HAR Network Recording
Capture all network activity during a browser session and export it as a standard HAR (HTTP Archive) 1.2 file. Perfect for debugging, performance analysis, and test fixtures.
Debug Like a Pro
HAR files are the industry standard for recording network traffic. You can import them directly into Chrome DevTools, Charles Proxy, or any HAR viewer for detailed analysis.
Why Use HAR Recording?
| Use Case | Benefit |
|---|---|
| Debugging failed requests | See exact headers, timing, and response bodies |
| Performance analysis | Identify slow requests and bottlenecks |
| API documentation | Capture real request/response pairs |
| Test fixtures | Record real traffic for test mocking |
Quick Start
Record all network traffic during a page navigation:
import asyncio
from pydoll.browser.chromium import Chrome
async def record_traffic():
async with Chrome() as browser:
tab = await browser.start()
async with tab.request.record() as capture:
await tab.go_to('https://example.com')
# Save the capture as a HAR file
capture.save('flow.har')
print(f'Captured {len(capture.entries)} requests')
asyncio.run(record_traffic())
Recording API
tab.request.record(resource_types=None)
Context manager that captures network traffic on the tab.
| Parameter | Type | Description |
|---|---|---|
resource_types |
list[ResourceType] \| None |
Optional list of resource types to capture.

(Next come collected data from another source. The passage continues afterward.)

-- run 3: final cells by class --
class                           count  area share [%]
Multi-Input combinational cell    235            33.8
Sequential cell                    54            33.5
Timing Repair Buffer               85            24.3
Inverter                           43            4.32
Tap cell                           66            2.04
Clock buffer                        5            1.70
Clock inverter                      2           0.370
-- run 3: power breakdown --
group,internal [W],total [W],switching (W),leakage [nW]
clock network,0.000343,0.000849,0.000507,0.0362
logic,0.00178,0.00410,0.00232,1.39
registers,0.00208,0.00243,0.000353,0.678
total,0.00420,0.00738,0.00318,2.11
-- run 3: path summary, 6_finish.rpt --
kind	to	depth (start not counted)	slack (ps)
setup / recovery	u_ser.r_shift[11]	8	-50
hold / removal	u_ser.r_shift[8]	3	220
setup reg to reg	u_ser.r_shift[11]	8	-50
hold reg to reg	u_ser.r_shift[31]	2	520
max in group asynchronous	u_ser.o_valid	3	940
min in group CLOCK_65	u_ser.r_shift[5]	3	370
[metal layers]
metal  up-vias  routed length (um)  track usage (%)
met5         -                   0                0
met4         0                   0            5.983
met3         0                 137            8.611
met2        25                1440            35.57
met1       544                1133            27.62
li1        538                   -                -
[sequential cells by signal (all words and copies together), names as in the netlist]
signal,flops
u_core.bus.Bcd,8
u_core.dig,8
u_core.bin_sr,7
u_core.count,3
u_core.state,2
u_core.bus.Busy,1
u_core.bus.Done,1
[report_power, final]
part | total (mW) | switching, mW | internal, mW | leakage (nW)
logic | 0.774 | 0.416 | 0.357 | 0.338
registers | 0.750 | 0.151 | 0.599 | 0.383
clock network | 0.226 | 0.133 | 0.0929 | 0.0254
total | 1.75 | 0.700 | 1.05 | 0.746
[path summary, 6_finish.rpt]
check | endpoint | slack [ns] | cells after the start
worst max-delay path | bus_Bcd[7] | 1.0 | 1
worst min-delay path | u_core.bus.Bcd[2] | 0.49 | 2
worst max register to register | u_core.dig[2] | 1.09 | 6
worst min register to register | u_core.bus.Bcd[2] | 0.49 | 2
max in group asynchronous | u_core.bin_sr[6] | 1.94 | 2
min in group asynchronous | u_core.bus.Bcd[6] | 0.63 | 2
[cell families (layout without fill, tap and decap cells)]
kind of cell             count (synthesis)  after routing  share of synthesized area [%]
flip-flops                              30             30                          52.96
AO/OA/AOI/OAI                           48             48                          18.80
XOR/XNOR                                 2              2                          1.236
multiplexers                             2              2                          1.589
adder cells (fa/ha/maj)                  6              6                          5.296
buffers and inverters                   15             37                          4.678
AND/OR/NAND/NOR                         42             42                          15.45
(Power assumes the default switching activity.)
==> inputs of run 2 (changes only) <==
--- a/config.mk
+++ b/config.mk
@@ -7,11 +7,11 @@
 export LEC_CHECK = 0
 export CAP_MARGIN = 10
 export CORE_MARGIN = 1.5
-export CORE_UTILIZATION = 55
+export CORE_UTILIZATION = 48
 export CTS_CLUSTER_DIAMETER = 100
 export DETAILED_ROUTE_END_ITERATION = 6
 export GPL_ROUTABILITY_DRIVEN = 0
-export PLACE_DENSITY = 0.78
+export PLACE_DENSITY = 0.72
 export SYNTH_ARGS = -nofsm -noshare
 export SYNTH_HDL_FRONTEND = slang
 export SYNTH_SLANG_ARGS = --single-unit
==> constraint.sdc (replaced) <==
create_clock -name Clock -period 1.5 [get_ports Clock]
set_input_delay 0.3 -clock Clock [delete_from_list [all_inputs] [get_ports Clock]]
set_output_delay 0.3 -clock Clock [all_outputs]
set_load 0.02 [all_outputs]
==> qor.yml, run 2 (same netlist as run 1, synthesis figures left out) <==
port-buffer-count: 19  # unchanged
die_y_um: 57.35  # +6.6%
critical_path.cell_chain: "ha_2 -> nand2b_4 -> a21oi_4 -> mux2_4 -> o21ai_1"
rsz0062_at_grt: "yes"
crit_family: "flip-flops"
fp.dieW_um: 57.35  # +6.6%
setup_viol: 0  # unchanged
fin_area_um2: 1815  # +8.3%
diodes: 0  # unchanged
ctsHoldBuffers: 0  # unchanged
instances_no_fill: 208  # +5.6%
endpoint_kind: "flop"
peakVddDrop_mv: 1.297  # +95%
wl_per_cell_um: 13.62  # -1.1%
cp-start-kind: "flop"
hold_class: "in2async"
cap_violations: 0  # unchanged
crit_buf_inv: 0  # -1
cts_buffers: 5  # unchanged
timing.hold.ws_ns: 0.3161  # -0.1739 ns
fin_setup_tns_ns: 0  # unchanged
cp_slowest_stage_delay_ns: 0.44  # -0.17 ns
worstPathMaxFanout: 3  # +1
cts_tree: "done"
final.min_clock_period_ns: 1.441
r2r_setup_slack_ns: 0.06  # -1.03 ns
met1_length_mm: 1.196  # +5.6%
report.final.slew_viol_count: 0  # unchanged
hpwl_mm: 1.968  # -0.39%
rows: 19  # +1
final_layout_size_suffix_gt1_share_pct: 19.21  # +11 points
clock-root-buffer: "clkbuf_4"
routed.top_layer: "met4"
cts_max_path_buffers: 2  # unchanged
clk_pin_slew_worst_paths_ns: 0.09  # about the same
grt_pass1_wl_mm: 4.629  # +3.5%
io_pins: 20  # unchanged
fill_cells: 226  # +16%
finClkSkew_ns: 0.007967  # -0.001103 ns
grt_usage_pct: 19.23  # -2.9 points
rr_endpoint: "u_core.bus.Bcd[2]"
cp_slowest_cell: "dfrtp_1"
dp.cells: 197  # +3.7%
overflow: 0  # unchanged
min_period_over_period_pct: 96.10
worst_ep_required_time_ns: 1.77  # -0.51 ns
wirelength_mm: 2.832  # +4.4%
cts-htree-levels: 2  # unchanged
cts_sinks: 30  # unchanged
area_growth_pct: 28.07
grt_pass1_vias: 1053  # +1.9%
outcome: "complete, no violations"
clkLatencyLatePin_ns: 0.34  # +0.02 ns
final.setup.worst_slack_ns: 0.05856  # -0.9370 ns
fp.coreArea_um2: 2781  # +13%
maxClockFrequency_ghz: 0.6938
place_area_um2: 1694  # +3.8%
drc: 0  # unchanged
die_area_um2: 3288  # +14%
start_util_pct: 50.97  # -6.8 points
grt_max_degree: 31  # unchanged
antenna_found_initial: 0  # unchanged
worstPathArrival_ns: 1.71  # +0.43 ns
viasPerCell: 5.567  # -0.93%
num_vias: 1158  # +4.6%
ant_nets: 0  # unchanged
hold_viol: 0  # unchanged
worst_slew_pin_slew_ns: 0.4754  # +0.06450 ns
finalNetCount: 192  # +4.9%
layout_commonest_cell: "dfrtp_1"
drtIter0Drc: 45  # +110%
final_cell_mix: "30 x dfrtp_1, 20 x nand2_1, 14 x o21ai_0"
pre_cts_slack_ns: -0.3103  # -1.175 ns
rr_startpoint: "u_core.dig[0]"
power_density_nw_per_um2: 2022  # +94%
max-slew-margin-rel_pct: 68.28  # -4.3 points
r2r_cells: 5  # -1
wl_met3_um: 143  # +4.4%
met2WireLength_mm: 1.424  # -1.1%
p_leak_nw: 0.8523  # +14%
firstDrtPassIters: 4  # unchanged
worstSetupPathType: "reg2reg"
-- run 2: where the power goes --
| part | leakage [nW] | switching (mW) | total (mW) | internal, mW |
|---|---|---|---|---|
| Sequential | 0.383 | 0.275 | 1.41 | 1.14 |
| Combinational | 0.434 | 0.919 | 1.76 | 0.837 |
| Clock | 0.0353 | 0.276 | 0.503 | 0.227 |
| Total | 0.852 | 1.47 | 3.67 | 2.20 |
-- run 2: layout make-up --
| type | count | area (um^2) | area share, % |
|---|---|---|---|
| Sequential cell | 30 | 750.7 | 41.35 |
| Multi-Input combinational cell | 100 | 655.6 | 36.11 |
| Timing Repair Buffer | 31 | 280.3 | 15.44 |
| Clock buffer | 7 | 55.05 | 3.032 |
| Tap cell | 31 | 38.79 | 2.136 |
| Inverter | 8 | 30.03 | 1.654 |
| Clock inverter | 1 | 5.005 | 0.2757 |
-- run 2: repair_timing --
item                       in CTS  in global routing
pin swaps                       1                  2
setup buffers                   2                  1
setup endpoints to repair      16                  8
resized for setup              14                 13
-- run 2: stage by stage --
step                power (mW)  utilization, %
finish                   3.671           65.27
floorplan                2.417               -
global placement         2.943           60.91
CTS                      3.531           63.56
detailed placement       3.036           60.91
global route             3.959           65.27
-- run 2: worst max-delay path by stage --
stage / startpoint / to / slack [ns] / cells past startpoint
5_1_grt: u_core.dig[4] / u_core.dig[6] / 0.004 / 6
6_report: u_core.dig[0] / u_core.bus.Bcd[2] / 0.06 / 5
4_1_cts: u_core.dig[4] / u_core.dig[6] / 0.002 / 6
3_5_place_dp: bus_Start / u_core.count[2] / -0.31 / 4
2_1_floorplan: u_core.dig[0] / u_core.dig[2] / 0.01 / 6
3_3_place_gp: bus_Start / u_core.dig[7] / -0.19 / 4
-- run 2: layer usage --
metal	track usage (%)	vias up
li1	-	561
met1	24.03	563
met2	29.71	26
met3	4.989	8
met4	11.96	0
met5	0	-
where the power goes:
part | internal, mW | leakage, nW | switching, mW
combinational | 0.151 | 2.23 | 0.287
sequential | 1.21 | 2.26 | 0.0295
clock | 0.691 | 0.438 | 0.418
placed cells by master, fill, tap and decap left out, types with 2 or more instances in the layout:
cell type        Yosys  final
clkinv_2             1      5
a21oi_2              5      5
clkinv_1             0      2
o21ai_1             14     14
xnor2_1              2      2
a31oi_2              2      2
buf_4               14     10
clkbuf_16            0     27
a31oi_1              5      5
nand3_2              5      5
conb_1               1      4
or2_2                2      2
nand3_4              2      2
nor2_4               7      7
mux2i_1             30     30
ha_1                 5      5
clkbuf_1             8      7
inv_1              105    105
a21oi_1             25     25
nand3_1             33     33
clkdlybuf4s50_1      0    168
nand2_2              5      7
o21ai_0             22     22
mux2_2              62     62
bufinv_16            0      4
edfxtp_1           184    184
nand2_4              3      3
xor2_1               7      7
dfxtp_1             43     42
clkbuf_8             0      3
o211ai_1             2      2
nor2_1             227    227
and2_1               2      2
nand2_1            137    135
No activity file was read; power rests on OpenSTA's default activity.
--- src/flat_wrapper.sv ---
// flat-port wrapper written by rule: the top's interface ports become plain ports
module prim_word_packer_flat import prim_word_packer_pkg::*;
#(
  parameter int InW  = 8,
  parameter int OutW = 32
)
  (clk_i, rst_i, clr_i, bus_valid_i, bus_data_i, bus_flush_i, bus_wready_i, bus_ready_o, bus_wvalid_o, bus_wdata_o, bus_wlen_o, bus_busy_o);
  prim_word_packer_if #(.InW(InW), .OutW(OutW)) bus_i ();
  input  logic clk_i;
  input  logic rst_i;
  input  logic clr_i;
  input wire logic [$bits(bus_i.valid_i)-1:0] bus_valid_i;
  input wire logic [$bits(bus_i.data_i)-1:0] bus_data_i;
  input wire logic [$bits(bus_i.flush_i)-1:0] bus_flush_i;
  input wire logic [$bits(bus_i.wready_i)-1:0] bus_wready_i;
  output wire logic [$bits(bus_i.ready_o)-1:0] bus_ready_o;
  output wire logic [$bits(bus_i.wvalid_o)-1:0] bus_wvalid_o;
  output wire logic [$bits(bus_i.wdata_o)-1:0] bus_wdata_o;
  output wire logic [$bits(bus_i.wlen_o)-1:0] bus_wlen_o;
  output wire logic [$bits(bus_i.busy_o)-1:0] bus_busy_o;
  assign bus_i.valid_i = bus_valid_i;
  assign bus_i.data_i = bus_data_i;
  assign bus_i.flush_i = bus_flush_i;
  assign bus_i.wready_i = bus_wready_i;
  assign bus_ready_o = bus_i.ready_o;
  assign bus_wvalid_o = bus_i.wvalid_o;
  assign bus_wdata_o = bus_i.wdata_o;
  assign bus_wlen_o = bus_i.wlen_o;
  assign bus_busy_o = bus_i.busy_o;
  prim_word_packer #(.InW(InW), .OutW(OutW)) u_core (.clk_i(clk_i), .rst_i(rst_i), .clr_i(clr_i), .bus(bus_i));
endmodule
--- config.mk ---
export PLATFORM = sky130hd
export DESIGN_NAME = prim_word_packer_flat
export DESIGN_NICKNAME = d
export VERILOG_FILES = /design/src/rtl/prim_word_packer_pkg.sv /design/src/rtl/prim_word_packer_if.sv /design/src/rtl/prim_word_packer.sv /design/src/flat_wrapper.sv
export SDC_FILE = /design/constraint.sdc
export NUM_CORES = 1
export LEC_CHECK = 0
export ABC_CLOCK_PERIOD_IN_PS = 4800
export CAP_MARGIN = 25
export CORE_ASPECT_RATIO = 0.6
export CORE_MARGIN = 2
export CORE_UTILIZATION = 45
export DETAILED_ROUTE_END_ITERATION = 12
export HOLD_SLACK_MARGIN = 0.08
export MAX_ROUTING_LAYER = met4
export PLACE_DENSITY_LB_ADDON = 0.15
export SYNTH_ARGS = -nofsm -noshare
export SYNTH_HDL_FRONTEND = slang
export SYNTH_SLANG_ARGS = --single-unit
--- constraint.sdc ---
create_clock -name clk_i -period 4.8 [get_ports clk_i]
set_input_delay 0.96 -clock clk_i [delete_from_list [all_inputs] [get_ports clk_i]]
set_output_delay 0.96 -clock clk_i [all_outputs]
set_load 0.01 [all_outputs]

When None (default), all types are captured. |
async with tab.request.record() as capture:
# All network activity inside this block is captured
await tab.go_to('https://example.com')
await (await tab.find(id='search')).type_text('pydoll')

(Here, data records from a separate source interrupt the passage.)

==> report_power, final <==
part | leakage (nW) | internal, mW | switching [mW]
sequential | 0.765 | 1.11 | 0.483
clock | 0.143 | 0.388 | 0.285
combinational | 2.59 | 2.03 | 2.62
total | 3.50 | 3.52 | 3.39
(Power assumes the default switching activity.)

await (await tab.find(type='submit')).click()
The capture object (HarCapture) provides:
| Property/Method | Description |
|---|---|
capture.entries |
List of captured HAR entries |
capture.to_dict() |
Full HAR 1.2 dict (for custom processing) |
capture.save(path) |
Save as HAR JSON file |
Filtering by Resource Type
Record only specific resource types instead of all traffic:
from pydoll.protocol.network.types import ResourceType
# Record only fetch/XHR requests (skip documents, images, etc.)

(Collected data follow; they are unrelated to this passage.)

===== config.mk =====
export PLATFORM = sky130hd
export DESIGN_NAME = fifo_sync_param_flat
export DESIGN_NICKNAME = d
export VERILOG_FILES = /design/src/rtl/fifo_sync_param_pkg.sv /design/src/rtl/fifo_sync_param_if.sv /design/src/rtl/fifo_sync_param_mem.sv /design/src/rtl/fifo_sync_param.sv /design/src/flat_wrapper.sv
export SDC_FILE = /design/constraint.sdc
export NUM_CORES = 1
export LEC_CHECK = 0
export ABC_AREA = 1
export BUFFER_PORTS_ARGS = -buffer_cell sky130_fd_sc_hd__buf_2
export CAP_MARGIN = 5
export CORE_MARGIN = 5
export CORE_UTILIZATION = 65
export DETAILED_ROUTE_END_ITERATION = 16
export PLACE_DENSITY = 0.88
export SYNTH_ARGS = -nofsm -noshare
export SYNTH_HDL_FRONTEND = slang
export SYNTH_SLANG_ARGS = --single-unit

===== constraint.sdc =====
create_clock -name clk -period 3.8 [get_ports clk]
set_clock_uncertainty 0.15 [all_clocks]
set_input_delay 0.38 -clock clk [delete_from_list [all_inputs] [get_ports clk]]
set_output_delay 0.38 -clock clk [all_outputs]
set_load 0.01 [all_outputs]

===== src/rtl/fifo_sync_param_pkg.sv =====
`default_nettype none
// +------------------------------------------------------------------+
// | fifo_sync_param_pkg : read-mode constants and config range checks |
// | Rev 1.0                                                          |
// +------------------------------------------------------------------+
package fifo_sync_param_pkg;

  localparam int FIFO_MODE_REG  = 0;
  localparam int FIFO_MODE_FWFT = 1;

  localparam int MIN_ADDR_WIDTH = 2;
  localparam int MAX_ADDR_WIDTH = 10;

  function automatic bit depth_ok(input int addr_width);
    return (addr_width >= MIN_ADDR_WIDTH) && (addr_width <= MAX_ADDR_WIDTH);
  endfunction

  function automatic bit levels_ok(input int addr_width, input int af_level, input int ae_level);
    int depth;
    depth = 1 << addr_width;
    return (af_level >= 1) && (af_level <= depth) && (ae_level >= 0) && (ae_level <= depth - 1);
  endfunction

endpackage
`default_nettype wire


===== src/rtl/fifo_sync_param_if.sv =====
`default_nettype none
// +------------------------------------------------------------------+
// | fifo_sync_param_if : producer/consumer bundle of the FIFO         |
// | Rev 1.0                                                          |
// +------------------------------------------------------------------+
interface fifo_sync_param_if #(
  parameter int DATA_WIDTH = 8,
  parameter int ADDR_WIDTH = 4
);
  logic                  push;
  logic [DATA_WIDTH-1:0] push_data;
  logic                  pop;
  logic [DATA_WIDTH-1:0] pop_data;
  logic                  pop_valid;
  logic                  flush;
  logic                  clr_err;
  logic                  full;
  logic                  empty;
  logic                  almost_full;
  logic                  almost_empty;
  logic [ADDR_WIDTH:0]   count;
  logic                  overflow;
  logic                  underflow;

  modport master (
    output push, push_data, pop, flush, clr_err,
    input  pop_data, pop_valid, full, empty, almost_full, almost_empty,
           count, overflow, underflow
  );

  modport slave (
    input  push, push_data, pop, flush, clr_err,
    output pop_data, pop_valid, full, empty, almost_full, almost_empty,
           count, overflow, underflow
  );
endinterface
`default_nettype wire


===== src/rtl/fifo_sync_param_mem.sv =====
`default_nettype none
// +------------------------------------------------------------------+
// | fifo_sync_param_mem : DEPTH x DATA_WIDTH regfile, sync wr/async rd |
// | Rev 1.0                                                          |
// +------------------------------------------------------------------+
module fifo_sync_param_mem #(
  parameter int DATA_WIDTH = 8,
  parameter int ADDR_WIDTH = 4
) (
  input  wire logic                  clk,
  input  wire logic                  wr_en,
  input  wire logic [ADDR_WIDTH-1:0] wr_addr,
  input  wire logic [DATA_WIDTH-1:0] wr_data,
  input  wire logic [ADDR_WIDTH-1:0] rd_addr,
  output logic      [DATA_WIDTH-1:0] rd_data
);
  localparam int DEPTH = 1 << ADDR_WIDTH;

  // No reset: stale contents are unreachable once the pointers clear.
  logic [DATA_WIDTH-1:0] r_mem [DEPTH];

  always_ff @(posedge clk) begin
    if (wr_en) begin
      r_mem[wr_addr] <= wr_data;
    end
  end

  assign rd_data = r_mem[rd_addr];
endmodule
`default_nettype wire


===== src/rtl/fifo_sync_param.sv =====
`default_nettype none
// +------------------------------------------------------------------+
// | fifo_sync_param : parametrised single-clock FIFO with flags       |
// | Rev 1.0                                                          |
// +------------------------------------------------------------------+
module fifo_sync_param
  import fifo_sync_param_pkg::*;
#(
  parameter int DATA_WIDTH = 8,
  parameter int ADDR_WIDTH = 4,
  parameter int FWFT       = 1,
  parameter int AF_LEVEL   = 12,
  parameter int AE_LEVEL   = 2
) (
  input wire logic         clk,
  input wire logic         rst,
  fifo_sync_param_if.slave bus
);
  localparam int                DEPTH      = 1 << ADDR_WIDTH;
  localparam logic [ADDR_WIDTH:0] c_depth  = (ADDR_WIDTH+1)'(DEPTH);
  localparam logic [ADDR_WIDTH:0] c_af_lvl = (ADDR_WIDTH+1)'(AF_LEVEL);
  localparam logic [ADDR_WIDTH:0] c_ae_lvl = (ADDR_WIDTH+1)'(AE_LEVEL);
  localparam logic [ADDR_WIDTH:0] c_one    = (ADDR_WIDTH+1)'(1);

  if (!depth_ok(ADDR_WIDTH)) begin : g_bad_depth
    $error("fifo_sync_param: ADDR_WIDTH out of range");
  end
  if (!levels_ok(ADDR_WIDTH, AF_LEVEL, AE_LEVEL)) begin : g_bad_levels
    $error("fifo_sync_param: AF_LEVEL/AE_LEVEL out of range");
  end
  if (FWFT != FIFO_MODE_FWFT && FWFT != FIFO_MODE_REG) begin : g_bad_mode
    $error("fifo_sync_param: FWFT must be 0 or 1");
  end

  logic [ADDR_WIDTH-1:0] r_wr_ptr;
  logic [ADDR_WIDTH-1:0] r_rd_ptr;
  logic [ADDR_WIDTH:0]   r_count;
  logic                  r_overflow;
  logic                  r_underflow;
  logic                  w_full;
  logic                  w_empty;
  logic                  w_wr_ok;
  logic                  w_rd_ok;
  logic                  w_ovf_set;
  logic                  w_unf_set;
  logic [DATA_WIDTH-1:0] w_head;

  assign w_full  = (r_count == c_depth);
  assign w_empty = (r_count == '0);

  // Flush swallows the whole cycle: no transfer and no error reported.
  assign w_wr_ok   = bus.push & (~w_full | bus.pop) & ~bus.flush;
  assign w_rd_ok   = bus.pop & ~w_empty & ~bus.flush;
  assign w_ovf_set = bus.push & w_full & ~bus.pop & ~bus.flush;
  assign w_unf_set = bus.pop & w_empty & ~bus.flush;

  always_ff @(posedge clk or posedge rst) begin
    if (rst) begin
      r_wr_ptr <= '0;
      r_rd_ptr <= '0;
      r_count  <= '0;
    end else if (bus.flush) begin
      r_wr_ptr <= '0;
      r_rd_ptr <= '0;
      r_count  <= '0;
    end else begin
      if (w_wr_ok) r_wr_ptr <= r_wr_ptr + 1'b1;
      if (w_rd_ok) r_rd_ptr <= r_rd_ptr + 1'b1;
      case ({w_wr_ok, w_rd_ok})
        2'b10:   r_count <= r_count + c_one;
        2'b01:   r_count <= r_count - c_one;
        default: r_count <= r_count;
      endcase
    end
  end

  // A fresh error in the same cycle as clr_err wins.
  always_ff @(posedge clk or posedge rst) begin
    if (rst) begin
      r_overflow  <= 1'b0;
      r_underflow <= 1'b0;
    end else begin
      if (w_ovf_set)        r_overflow  <= 1'b1;
      else if (bus.clr_err) r_overflow  <= 1'b0;
      if (w_unf_set)        r_underflow <= 1'b1;
      else if (bus.clr_err) r_underflow <= 1'b0;
    end
  end

  fifo_sync_param_mem #(
    .DATA_WIDTH (DATA_WIDTH),
    .ADDR_WIDTH (ADDR_WIDTH)
  ) u_mem (
    .clk     (clk),
    .wr_en   (w_wr_ok),
    .wr_addr (r_wr_ptr),
    .wr_data (bus.push_data),
    .rd_addr (r_rd_ptr),
    .rd_data (w_head)
  );

  if (FWFT == FIFO_MODE_FWFT) begin : g_fwft
    assign bus.pop_data  = w_head;
    assign bus.pop_valid = ~w_empty;
  end else begin : g_reg_out
    logic [DATA_WIDTH-1:0] r_pop_data;
    logic                  r_pop_valid;

    always_ff @(posedge clk or posedge rst) begin
      if (rst) begin
        r_pop_data  <= '0;
        r_pop_valid <= 1'b0;
      end else if (bus.flush) begin
        r_pop_valid <= 1'b0;
      end else begin
        r_pop_valid <= w_rd_ok;
        if (w_rd_ok) r_pop_data <= w_head;
      end
    end

    assign bus.pop_data  = r_pop_data;
    assign bus.pop_valid = r_pop_valid;
  end

  assign bus.full         = w_full;
  assign bus.empty        = w_empty;
  assign bus.almost_full  = (r_count >= c_af_lvl);
  assign bus.almost_empty = (r_count <= c_ae_lvl);
  assign bus.count        = r_count;
  assign bus.overflow     = r_overflow;
  assign bus.underflow    = r_underflow;
endmodule
`default_nettype wire


===== src/flat_wrapper.sv =====
// flat-port wrapper written by rule: the top's interface ports become plain ports
module fifo_sync_param_flat import fifo_sync_param_pkg::*;
#(
  parameter int DATA_WIDTH = 8,
  parameter int ADDR_WIDTH = 4,
  parameter int FWFT       = 1,
  parameter int AF_LEVEL   = 12,
  parameter int AE_LEVEL   = 2
)
  (clk, rst, bus_push, bus_push_data, bus_pop, bus_flush, bus_clr_err, bus_pop_data, bus_pop_valid, bus_full, bus_empty, bus_almost_full, bus_almost_empty, bus_count, bus_overflow, bus_underflow);
  fifo_sync_param_if #(.DATA_WIDTH(DATA_WIDTH), .ADDR_WIDTH(ADDR_WIDTH)) bus_i ();
  input wire logic clk;
  input wire logic rst;
  input wire logic [$bits(bus_i.push)-1:0] bus_push;
  input wire logic [$bits(bus_i.push_data)-1:0] bus_push_data;
  input wire logic [$bits(bus_i.pop)-1:0] bus_pop;
  input wire logic [$bits(bus_i.flush)-1:0] bus_flush;
  input wire logic [$bits(bus_i.clr_err)-1:0] bus_clr_err;
  output wire logic [$bits(bus_i.pop_data)-1:0] bus_pop_data;
  output wire logic [$bits(bus_i.pop_valid)-1:0] bus_pop_valid;
  output wire logic [$bits(bus_i.full)-1:0] bus_full;
  output wire logic [$bits(bus_i.empty)-1:0] bus_empty;
  output wire logic [$bits(bus_i.almost_full)-1:0] bus_almost_full;
  output wire logic [$bits(bus_i.almost_empty)-1:0] bus_almost_empty;
  output wire logic [$bits(bus_i.count)-1:0] bus_count;
  output wire logic [$bits(bus_i.overflow)-1:0] bus_overflow;
  output wire logic [$bits(bus_i.underflow)-1:0] bus_underflow;
  assign bus_i.push = bus_push;
  assign bus_i.push_data = bus_push_data;
  assign bus_i.pop = bus_pop;
  assign bus_i.flush = bus_flush;
  assign bus_i.clr_err = bus_clr_err;
  assign bus_pop_data = bus_i.pop_data;
  assign bus_pop_valid = bus_i.pop_valid;
  assign bus_full = bus_i.full;
  assign bus_empty = bus_i.empty;
  assign bus_almost_full = bus_i.almost_full;
  assign bus_almost_empty = bus_i.almost_empty;
  assign bus_count = bus_i.count;
  assign bus_overflow = bus_i.overflow;
  assign bus_underflow = bus_i.underflow;
  fifo_sync_param #(.DATA_WIDTH(DATA_WIDTH), .ADDR_WIDTH(ADDR_WIDTH), .FWFT(FWFT), .AF_LEVEL(AF_LEVEL), .AE_LEVEL(AE_LEVEL)) u_core (.clk(clk), .rst(rst), .bus(bus_i));
endmodule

async with tab.request.record(
resource_types=[ResourceType.FETCH, ResourceType.XHR]
) as capture:
await tab.go_to('https://example.com')
# Record only document and stylesheet requests
async with tab.request.record(
resource_types=[ResourceType.DOCUMENT, ResourceType.STYLESHEET]
) as capture:
await tab.go_to('https://example.com')
Available ResourceType values:
| Value | Description |
|---|---|
ResourceType.DOCUMENT |
HTML documents |
ResourceType.STYLESHEET |
CSS stylesheets |
ResourceType.SCRIPT |
JavaScript files |
ResourceType.IMAGE |
Images |
ResourceType.FONT |
Web fonts |
ResourceType.MEDIA |
Audio/video |
ResourceType.FETCH |
Fetch API requests |
ResourceType.XHR |
XMLHttpRequest calls |
ResourceType.WEB_SOCKET |
WebSocket connections |
ResourceType.OTHER |
Other resource types |
Saving Captures
# Save as HAR file (can be opened in Chrome DevTools)
capture.save('flow.har')
# Save to a nested directory (created automatically)
capture.save('recordings/session1/flow.har')
# Access the raw HAR dict for custom processing
har_dict = capture.to_dict()
print(har_dict['log']['version']) # "1.2"
Inspecting Entries
async with tab.request.record() as capture:
await tab.go_to('https://example.com')
for entry in capture.entries:
req = entry['request']
resp = entry['response']
print(f"{req['method']} {req['url']} -> {resp['status']}")
Advanced Usage
Filtering Captured Entries
async with tab.request.record() as capture:
await tab.go_to('https://example.com')
# Filter only API calls
api_entries = [
e for e in capture.entries
if '/api/' in e['request']['url']
]
# Filter only failed requests
failed = [
e for e in capture.entries
if e['response']['status'] >= 400
]
Custom HAR Processing
har = capture.to_dict()
# Count requests by type
from collections import Counter
types = Counter(
e.get('_resourceType', 'Other')
for e in har['log']['entries']
)
print(types) # Counter({'Document': 1, 'Script': 5, 'Stylesheet': 3, ...})
HAR File Format
The exported HAR follows the HAR 1.2 specification. Each entry contains:
- Request: method, URL, headers, query parameters, POST data
- Response: status, headers, body content (text or base64-encoded)
- Timings: DNS, connect, SSL, send, wait (TTFB), receive
- Metadata: server IP, connection ID, resource type
Response Bodies
Response bodies are captured automatically after each request completes. Binary content (images, fonts, etc.) is stored as base64-encoded strings.